Les suspensions d’acier offrent une idée apaisée du vide, un havre transitoire, où le fil circule comme une tentative de stabilisation.
Si l’expression privilégiée est la sculpture, on retrouve dans les dessins la même apparente fragilité :
En méandres organiques, cet éloge à la lenteur vient recouvrir d’anciens plans d’architectures navales et nous révèle un monde flottant, sensible où des fragments du vivant s’étiolent, se recomposent et nous renvoie à notre impermanence..
Peu après avoir découvert l’oeuvre de Mona L Millet , je crois lui avoir confié dans un commentaire à la spontanéité enfantine, combien une série -que j’avais tenu sous mes yeux à distance sur mon écran- me saisissait, émotion abyssale.

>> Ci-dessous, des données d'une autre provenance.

--- src/rtl/cavlc_pkg.sv ---
// Shared types and nC helpers for the CAVLC nC controller.
package cavlc_pkg;

  typedef logic [4:0] tc_t;

  typedef enum logic [1:0] {TBL_0_2, TBL_2_4, TBL_4_8, TBL_FLC} tbl_sel_e;

  typedef enum logic [1:0] {IDLE, LOOKUP, RUN, COMMIT} nc_state_e;

  localparam tc_t TC_MAX = 5'd16;

  // Rounded mean when both neighbours exist; a 6-bit sum keeps 16+16+1 exact.
  function automatic tc_t calc_nc(tc_t na, tc_t nb, logic avail_a, logic avail_b);
    logic [5:0] sum;
    sum = {1'b0, na} + {1'b0, nb} + 6'd1;
    case ({avail_a, avail_b})
      2'b11:   calc_nc = sum[5:1];
      2'b10:   calc_nc = na;
      2'b01:   calc_nc = nb;
      default: calc_nc = '0;
    endcase
  endfunction

  function automatic tbl_sel_e nc_to_tbl(tc_t nc);
    if (nc < 5'd2)      nc_to_tbl = TBL_0_2;
    else if (nc < 5'd4) nc_to_tbl = TBL_2_4;
    else if (nc < 5'd8) nc_to_tbl = TBL_4_8;
    else                nc_to_tbl = TBL_FLC;
  endfunction

endpackage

Une série de dessins, myriades de traits dont l’apposition, minutieuse, créée des effets d’estompage, de volume bien plus que de relief, car le dessin suggérait « traverser » le plan défini par son support, jeu optique magnifié par la qualité même du substrat : des plans d’architecture navale.
Je crois avoir ressenti la même émotion qu’autrefois devant les sculptures monumentales de Richard Texier, ses instruments de navigation marine, et, sans tirer aucune analogie entre les techniques respectives des auteurs, dit le « ravissement des confins poétiques» quand l’emploi du symbole (instruments de navigation chez Texier) ou de l’objet (le plan, sens propre et figuré, qui établit l’objet navigant, et son univers de mots, nef, étambot, presse -étoupe) est agi par la singularité affirmée de l’imaginaire, de la délicatesse et la minutie du trait de Mona .
Minutie plutôt que rigueur, car je lis dans la rigueur une notion d’intention bien trop étriquée pour contenir l’effet de sublimation que fait surgir Mona en cheminant vers l’achèvement d’une oeuvre, vers ses éthers ou abysses emplies de lumière.
Pour reprendre un vieux terme de marine, son travail « désempare », comme on désarme, comme on abat les certitudes pour élever -porter ailleurs- le spectateur de l’oeuvre.
A ce point, évoquant le cheminement de l’artiste « vers l’achèvement d’une oeuvre », quelques mots sur la matière, et le corps. J’ai vu apparaître ses mains à l’ouvrage : tendons saillants assemblant/nouant/liant des fils d’acier recuit, comme agissant, au long d’heures indénombrables, depuis l’intérieur de la sculpture.
Puis ailleurs, des dessins, fruits de la même longue et fabuleuse minutie, approchant avec la même liberté, la presque-figuration de l’infini microscopique, de l’intime organique, celui des cellules, du mystère insondable du vivant.
D’un infini à l’autre, dire la beauté du trouble.